Estados Unidos anunciam novas medidas contra petroleiros venezuelanos e aumentam pressão sobre Maduro.
Trump anuncia bloqueio a petroleiros sancionados que entrarem ou saírem da Venezuela e reforça presença militar no Caribe
O presidente dos Estados Unidos, Donald Trump, comunicou na terça-feira (16/12) que todos os petroleiros sancionados que entrarem ou saírem da Venezuela estarão sob bloqueio, como parte das medidas adotadas contra o governo de Nicolás Maduro. A declaração foi feita por meio de uma postagem na rede social Truth Social.
Em sua publicação, Trump afirmou que o governo venezuelano foi designado como organização terrorista estrangeira, acusando-o de praticar atos como roubo de ativos americanos e envolvimento em atividades ilícitas, como terrorismo, tráfico de drogas e pessoas. Ele ressaltou que a ordem estabelece um “bloqueio total e completo” aos petroleiros já sancionados.
O presidente norte-americano também destacou o aumento da presença militar dos EUA na região. Segundo Trump, a Venezuela está “completamente cercada pela maior Armada já reunida na história da América do Sul”, mencionando que o contingente militar continuará a crescer, algo inédito até então.
Até o momento, o governo venezuelano não se pronunciou oficialmente sobre as declarações mais recentes. A medida foi anunciada uma semana após forças americanas apreenderem o petroleiro sancionado Skipper na costa venezuelana, sob a acusação de transportar petróleo ilegal da Venezuela e do Irã. O navio foi levado para um porto nos Estados Unidos.
Após o anúncio do bloqueio, o preço do petróleo bruto americano teve um aumento de cerca de 1,3%, chegando a ser negociado em torno de US$ 56 o barril na noite de terça-feira.
Nos últimos meses, os Estados Unidos deslocaram milhares de soldados, juntamente com embarcações como o porta-aviões USS Gerald Ford, destróieres e navios de assalto anfíbio, para o Mar do Caribe. Esse movimento representou um aumento significativo da presença militar americana na região, o maior em décadas.
Desde setembro, as operações dos EUA resultaram na morte de pelo menos 90 pessoas em ataques a navios suspeitos de estarem envolvidos no transporte de fentanil e outras drogas. Em julho, Trump autorizou ações contra cartéis latino-americanos considerados terroristas, incluindo o Tren de Aragua e o Cartel de los Soles, este último ligado a Maduro.
Essas ações facilitaram a deportação de venezuelanos acusados de associação com esses grupos, embora algumas delas tenham sido suspensas por decisões judiciais.
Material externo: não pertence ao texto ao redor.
**src/hdl/sht_pkg.sv**
```systemverilog
`timescale 1ns / 1ps

package sht_pkg;

    localparam int TABLE_DEPTH_DEF = 16;

    localparam int PID_W   = 16;
    localparam int SIG_W   = 4;
    localparam int HID_W   = 8;
    localparam int KEY_W   = PID_W + SIG_W;
    localparam int ENTRY_W = KEY_W + HID_W;
    localparam int OUTC_W  = 3;
    localparam int CNTO_W  = 5;

    // action codes
    localparam logic [1:0] ACTION_REG   = 2'd0;
    localparam logic [1:0] ACTION_UNREG = 2'd1;
    localparam logic [1:0] ACTION_DISP  = 2'd2;

    // outcome codes
    localparam logic [OUTC_W-1:0] OUTC_TERM   = 3'd0;
    localparam logic [OUTC_W-1:0] OUTC_IGNORE = 3'd1;
    localparam logic [OUTC_W-1:0] OUTC_STOP   = 3'd2;
    localparam logic [OUTC_W-1:0] OUTC_CONT   = 3'd3;
    localparam logic [OUTC_W-1:0] OUTC_CUSTOM = 3'd4;

    // signal codes
    localparam logic [SIG_W-1:0] SIGNO_TERM = 4'd0;
    localparam logic [SIG_W-1:0] SIGNO_KILL = 4'd1;
    localparam logic [SIG_W-1:0] SIGNO_INT  = 4'd2;
    localparam logic [SIG_W-1:0] SIGNO_HUP  = 4'd3;
    localparam logic [SIG_W-1:0] SIGNO_USR1 = 4'd4;
    localparam logic [SIG_W-1:0] SIGNO_USR2 = 4'd5;
    localparam logic [SIG_W-1:0] SIGNO_CHLD = 4'd6;
    localparam logic [SIG_W-1:0] SIGNO_STOP = 4'd7;
    localparam logic [SIG_W-1:0] SIGNO_CONT = 4'd8;
    localparam logic [SIG_W-1:0] NUM_SIGS   = 4'd9;

    typedef struct packed {
        logic load;         // capture the input item
        logic search_step;  // issue next lookup read
        logic write_entry;  // store register entry (hit slot or append)
        logic count_inc;
        logic count_dec;
        logic set_ok;
        logic set_custom;   // capture handler of the hit entry
        logic start_shift;  // begin closing the gap after the hit slot
        logic shift_step;
        logic out_load;
    } sht_cmd_t;

    typedef struct packed {
        logic [1:0] action;
        logic       need_search;
        logic       hit;
        logic       hit_nonzero;
        logic       exhausted;
        logic       room;
        logic       out_free;
    } sht_status_t;

    function automatic logic [OUTC_W-1:0] default_act(input logic [SIG_W-1:0] sig);
        logic [OUTC_W-1:0] res;
        case (sig)
            SIGNO_TERM, SIGNO_KILL, SIGNO_INT, SIGNO_HUP: res = OUTC_TERM;
            SIGNO_USR1, SIGNO_USR2, SIGNO_CHLD:           res = OUTC_IGNORE;
            SIGNO_STOP:                                   res = OUTC_STOP;
            SIGNO_CONT:                                   res = OUTC_CONT;
            default:                                      res = OUTC_IGNORE;
        endcase
        return res;
    endfunction

endpackage

```
**src/hdl/sht_ram.sv**
```systemverilog
`timescale 1ns / 1ps

module sht_ram #(
    parameter int WIDTH = 8,
    parameter int DEPTH = 16,
    parameter int ADDR_W = (DEPTH > 1) ? $clog2(DEPTH) : 1
) (
    input  logic              aclk,
    input  logic              wr_en,
    input  logic [ADDR_W-1:0] wr_addr,
    input  logic [WIDTH-1:0]  wr_data,
    input  logic [ADDR_W-1:0] rd_addr,
    output logic [WIDTH-1:0]  rd_data
);

    logic [WIDTH-1:0] mem [DEPTH];
    logic [WIDTH-1:0] rd_data_reg;

    always_ff @(posedge aclk) begin
        if (wr_en) begin
            mem[wr_addr] <= wr_data;
        end
        rd_data_reg <= mem[rd_addr];
    end

    assign rd_data = rd_data_reg;

endmodule

```
**src/hdl/sht_ctrl.sv**
```systemverilog
`timescale 1ns / 1ps

module sht_ctrl (
    input  logic                 aclk,
    input  logic                 aresetn,
    input  logic                 s_valid,
    output logic                 s_ready,
    input  sht_pkg::sht_status_t status,
    output sht_pkg::sht_cmd_t    cmd
);

    localparam logic [1:0] ST_IDLE   = 2'd0;
    localparam logic [1:0] ST_SEARCH = 2'd1;
    localparam logic [1:0] ST_SHIFT  = 2'd2;
    localparam logic [1:0] ST_RESULT = 2'd3;

    logic [1:0] state_reg;
    logic [1:0] state_next;

    always_ff @(posedge aclk) begin
        if (!aresetn) begin
            state_reg <= ST_IDLE;
        end else begin
            state_reg <= state_next;
        end
    end

    assign s_ready = (state_reg == ST_IDLE);

    always_comb begin
        state_next = state_reg;
        cmd        = '0;
        case (state_reg)
            ST_IDLE: begin
                if (s_valid) begin
                    cmd.load   = 1'b1;
                    state_next = ST_SEARCH;
                end
            end
            ST_SEARCH: begin
                if (!status.need_search) begin
                    state_next = ST_RESULT;
                end else if (status.hit || status.exhausted) begin
                    state_next = ST_RESULT;
                    case (status.action)
                        sht_pkg::ACTION_REG: begin
                            if (status.hit) begin
                                cmd.write_entry = 1'b1;
                                cmd.set_ok      = 1'b1;
                            end else if (status.room) begin
                                cmd.write_entry = 1'b1;
                                cmd.count_inc   = 1'b1;
                                cmd.set_ok      = 1'b1;
                            end
                        end
                        sht_pkg::ACTION_UNREG: begin
                            if (status.hit) begin
                                cmd.start_shift = 1'b1;
                                state_next      = ST_SHIFT;
                            end
                        end
                        sht_pkg::ACTION_DISP: begin
                            cmd.set_custom = status.hit && status.hit_nonzero;
                        end
                        default: ;
                    endcase
                end else begin
                    cmd.search_step = 1'b1;
                end
            end
            ST_SHIFT: begin
                if (status.exhausted) begin
                    cmd.count_dec = 1'b1;
                    cmd.set_ok    = 1'b1;
                    state_next    = ST_RESULT;
                end else begin
                    cmd.shift_step = 1'b1;
                end
            end
            ST_RESULT: begin
                if (status.out_free) begin
                    cmd.out_load = 1'b1;
                    state_next   = ST_IDLE;
                end
            end
            default: state_next = ST_IDLE;
        endcase
    end

endmodule

```
**src/hdl/sht_datapath.sv**
```systemverilog
`timescale 1ns / 1ps

module sht_datapath #(
    parameter int TABLE_DEPTH = sht_pkg::TABLE_DEPTH_DEF
) (
    input  logic                         aclk,
    input  logic                         aresetn,
    input  sht_pkg::sht_cmd_t            cmd,
    output sht_pkg::sht_status_t         status,
    input  logic [1:0]                   s_action,
    input  logic [sht_pkg::PID_W-1:0]    s_pid,
    input  logic [sht_pkg::SIG_W-1:0]    s_sig,
    input  logic [sht_pkg::HID_W-1:0]    s_handler_id,
    output logic                         m_valid,
    input  logic                         m_ready,
    output logic                         m_ok,
    output logic [sht_pkg::OUTC_W-1:0]   m_outcome,
    output logic                         m_uncatchable,
    output logic [sht_pkg::HID_W-1:0]    m_found_handler,
    output logic [sht_pkg::CNTO_W-1:0]   m_entry_count
);

    localparam int ADDR_W  = (TABLE_DEPTH > 1) ? $clog2(TABLE_DEPTH) : 1;
    localparam int CNT_W   = $clog2(TABLE_DEPTH + 1);
    localparam int ENTRY_W = sht_pkg::ENTRY_W;
    localparam int HID_W   = sht_pkg::HID_W;

    // captured item
    logic [1:0]                action_reg;
    logic [sht_pkg::PID_W-1:0] pid_reg;
    logic [sht_pkg::SIG_W-1:0] sig_reg;
    logic [HID_W-1:0]          hid_reg;

    logic [CNT_W-1:0]  count_reg, count_next;
    logic [CNT_W-1:0]  rd_idx_reg, rd_idx_next;
    logic              pend_reg, pend_next;
    logic [ADDR_W-1:0] pend_idx_reg, pend_idx_next;
    logic              ok_reg, custom_reg;
    logic [HID_W-1:0]  hd_reg;

    logic              m_valid_reg;
    logic              m_ok_reg;
    logic [sht_pkg::OUTC_W-1:0] m_outcome_reg;
    logic              m_uncatchable_reg;
    logic [HID_W-1:0]  m_found_reg;
    logic [sht_pkg::CNTO_W-1:0] m_count_reg;

    logic              known, fixed, is_disp;
    logic              rd_more, step;
    logic [ENTRY_W-1:0] rd_data;
    logic              wr_en;
    logic [ADDR_W-1:0] wr_addr;
    logic [ENTRY_W-1:0] wr_data;
    logic [31:0]       count_ext;
    logic [sht_pkg::OUTC_W-1:0] outcome_val;

    assign known   = (sig_reg < sht_pkg::NUM_SIGS);
    assign fixed   = (sig_reg == sht_pkg::SIGNO_KILL) || (sig_reg == sht_pkg::SIGNO_STOP);
    assign is_disp = (action_reg == sht_pkg::ACTION_DISP);

    assign rd_more = (rd_idx_reg < count_reg);
    assign step    = cmd.search_step || cmd.shift_step;

    always_comb begin
        status.action      = action_reg;
        status.need_search = known && ((action_reg == sht_pkg::ACTION_UNREG) ||
                             (((action_reg == sht_pkg::ACTION_REG) || is_disp) && !fixed));
        status.hit         = pend_reg && (rd_data[ENTRY_W-1:HID_W] == {pid_reg, sig_reg});
        status.hit_nonzero = (rd_data[HID_W-1:0] != '0);
        status.exhausted   = !pend_reg && !rd_more;
        status.room        = (count_reg < CNT_W'(TABLE_DEPTH));
        status.out_free    = !m_valid_reg || m_ready;
    end

    // read pipeline shared by lookup and gap closing
    always_comb begin
        rd_idx_next   = rd_idx_reg;
        pend_next     = 1'b0;
        pend_idx_next = pend_idx_reg;
        if (cmd.load) begin
            rd_idx_next = '0;
        end else if (cmd.start_shift) begin
            rd_idx_next = CNT_W'(pend_idx_reg) + CNT_W'(1);
        end else if (step && rd_more) begin
            rd_idx_next   = rd_idx_reg + CNT_W'(1);
            pend_next     = 1'b1;
            pend_idx_next = rd_idx_reg[ADDR_W-1:0];
        end
    end

    always_comb begin
        wr_en   = 1'b0;
        wr_addr = pend_idx_reg;
        wr_data = {pid_reg, sig_reg, hid_reg};
        if (cmd.write_entry) begin
            wr_en   = 1'b1;
            // overwrite the hit slot, else append at the end
            wr_addr = status.hit ? pend_idx_reg : count_reg[ADDR_W-1:0];
        end else if (cmd.shift_step && pend_reg) begin
            wr_en   = 1'b1;
            wr_addr = pend_idx_reg - ADDR_W'(1);
            wr_data = rd_data;
        end
    end

    sht_ram #(
        .WIDTH (ENTRY_W),
        .DEPTH (TABLE_DEPTH),
        .ADDR_W(ADDR_W)
    ) u_table (
        .aclk   (aclk),
        .wr_en  (wr_en),
        .wr_addr(wr_addr),
        .wr_data(wr_data),
        .rd_addr(rd_idx_reg[ADDR_W-1:0]),
        .rd_data(rd_data)
    );

    always_comb begin
        count_next = count_reg;
        if (cmd.count_inc) begin
            count_next = count_reg + CNT_W'(1);
        end else if (cmd.count_dec) begin
            count_next = count_reg - CNT_W'(1);
        end
    end

    always_ff @(posedge aclk) begin
        if (!aresetn) begin
            count_reg <= '0;
            pend_reg  <= 1'b0;
        end else begin
            count_reg <= count_next;
            pend_reg  <= pend_next;
        end
    end

    always_ff @(posedge aclk) begin
        rd_idx_reg   <= rd_idx_next;
        pend_idx_reg <= pend_idx_next;
        if (cmd.load) begin
            action_reg <= s_action;
            pid_reg    <= s_pid;
            sig_reg    <= s_sig;
            hid_reg    <= s_handler_id;
            ok_reg     <= 1'b0;
            custom_reg <= 1'b0;
        end else begin
            if (cmd.set_ok) begin
                ok_reg <= 1'b1;
            end
            if (cmd.set_custom) begin
                custom_reg <= 1'b1;
                hd_reg     <= rd_data[HID_W-1:0];
            end
        end
    end

    // result register
    assign count_ext = 32'(count_reg);

    always_comb begin
        if (!is_disp) begin
            outcome_val = sht_pkg::OUTC_TERM;
        end else if (!known) begin
            outcome_val = sht_pkg::OUTC_IGNORE;
        end else if (custom_reg) begin
            outcome_val = sht_pkg::OUTC_CUSTOM;
        end else begin
            outcome_val = sht_pkg::default_act(sig_reg);
        end
    end

    always_ff @(posedge aclk) begin
        if (!aresetn) begin
            m_valid_reg <= 1'b0;
        end else if (cmd.out_load) begin
            m_valid_reg <= 1'b1;
        end else if (m_ready) begin
            m_valid_reg <= 1'b0;
        end
    end

    always_ff @(posedge aclk) begin
        if (cmd.out_load) begin
            m_ok_reg          <= is_disp || ok_reg;
            m_outcome_reg     <= outcome_val;
            m_uncatchable_reg <= fixed;
            m_found_reg       <= custom_reg ? hd_reg : '0;
            m_count_reg       <= count_ext[sht_pkg::CNTO_W-1:0];
        end
    end

    assign m_valid         = m_valid_reg;
    assign m_ok            = m_ok_reg;
    assign m_outcome       = m_outcome_reg;
    assign m_uncatchable   = m_uncatchable_reg;
    assign m_found_handler = m_found_reg;
    assign m_entry_count   = m_count_reg;

endmodule

```
**src/hdl/signal_handler_table_top.sv**
```systemverilog
`timescale 1ns / 1ps

// signal handler table: maps (pid, sig) keys to handler ids in a packed table
// input channel s_*: one item is an action (register, unregister, dispatch),
// a pid, a signal code and a handler id; accepted when s_valid and s_ready
// output channel m_*: one result item per input item, held in an output
// register until m_valid and m_ready are both high
// items are processed one at a time; s_ready is high only while idle
// steps: the item is captured, then a lookup reads one table slot per
// cycle from the single-port-read table ram, an unregister then shifts
// later entries down to close the gap, and the result is loaded into the
// output register
// unknown signals, unused actions and kill/stop reg/dispatch skip the lookup
// the next item is taken the cycle after the result is registered
// a stalled receiver holds the result; a second finished item waits in the
// block until the output register frees, with s_ready low meanwhile
// reset empties the table (entry count 0) and clears both channels;
// table contents need no clearing pass
module signal_handler_table_top #(
    parameter int TABLE_DEPTH = sht_pkg::TABLE_DEPTH_DEF
) (
    input  logic                         aclk,
    input  logic                         aresetn,
    input  logic                         s_valid,
    output logic                         s_ready,
    input  logic [1:0]                   s_action,
    input  logic [sht_pkg::PID_W-1:0]    s_pid,
    input  logic [sht_pkg::SIG_W-1:0]    s_sig,
    input  logic [sht_pkg::HID_W-1:0]    s_handler_id,
    output logic                         m_valid,
    input  logic                         m_ready,
    output logic                         m_ok,
    output logic [sht_pkg::OUTC_W-1:0]   m_outcome,
    output logic                         m_uncatchable,
    output logic [sht_pkg::HID_W-1:0]    m_found_handler,
    output logic [sht_pkg::CNTO_W-1:0]   m_entry_count
);

    sht_pkg::sht_cmd_t    cmd;
    sht_pkg::sht_status_t status;

    sht_ctrl u_ctrl (
        .aclk   (aclk),
        .aresetn(aresetn),
        .s_valid(s_valid),
        .s_ready(s_ready),
        .status (status),
        .cmd    (cmd)
    );

    sht_datapath #(
        .TABLE_DEPTH(TABLE_DEPTH)
    ) u_datapath (
        .aclk           (aclk),
        .aresetn        (aresetn),
        .cmd            (cmd),
        .status         (status),
        .s_action       (s_action),
        .s_pid          (s_pid),
        .s_sig          (s_sig),
        .s_handler_id   (s_handler_id),
        .m_valid        (m_valid),
        .m_ready        (m_ready),
        .m_ok           (m_ok),
        .m_outcome      (m_outcome),
        .m_uncatchable  (m_uncatchable),
        .m_found_handler(m_found_handler),
        .m_entry_count  (m_entry_count)
    );

`ifndef SYNTHESIS
    a_busy_after_accept: assert property (@(posedge aclk) disable iff (!aresetn)
        s_valid && s_ready |=> !s_ready)
        else $error("block took a second item while busy");

    a_custom_has_handler: assert property (@(posedge aclk) disable iff (!aresetn)
        m_valid && (m_outcome == sht_pkg::OUTC_CUSTOM) |-> m_found_handler != '0)
        else $error("custom outcome with zero handler");

    a_handler_only_custom: assert property (@(posedge aclk) disable iff (!aresetn)
        m_valid && (m_found_handler != '0) |-> m_outcome == sht_pkg::OUTC_CUSTOM)
        else $error("handler reported without custom outcome");

    a_fixed_not_custom: assert property (@(posedge aclk) disable iff (!aresetn)
        m_valid && m_uncatchable |-> m_outcome != sht_pkg::OUTC_CUSTOM)
        else $error("uncatchable signal dispatched to a handler");
`endif

endmodule
```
Trump também alegou, sem apresentar provas, que Maduro teria esvaziado prisões e hospitais psiquiátricos para incentivar a migração para os Estados Unidos.
Em agosto, a recompensa por informações que levassem à captura de Nicolás Maduro foi aumentada para US$ 50 milhões. Em outubro, Trump confirmou a existência de operações secretas da CIA em território venezuelano. Relatos mencionam conversas telefônicas recentes entre os dois líderes, com um ultimato para que Maduro deixe o poder.
No final de novembro, os Estados Unidos fecharam o espaço aéreo venezuelano e aconselharam que cidadãos americanos deixassem o país. A Venezuela, com grandes reservas de petróleo, acusou os EUA de pirataria e tentativa de apropriação de recursos. Maduro chamou a apreensão do Skipper de roubo, enquanto o chanceler Yvan Gil considerou a ação como “pirataria internacional”.
Na semana anterior ao bloqueio, o governo dos EUA impôs sanções a mais seis navios e a parentes do presidente venezuelano. No Congresso, o deputado democrata Joaquin Castro afirmou que o bloqueio é “inegavelmente um ato de guerra” e anunciou a apresentação de uma resolução para encerrar as hostilidades.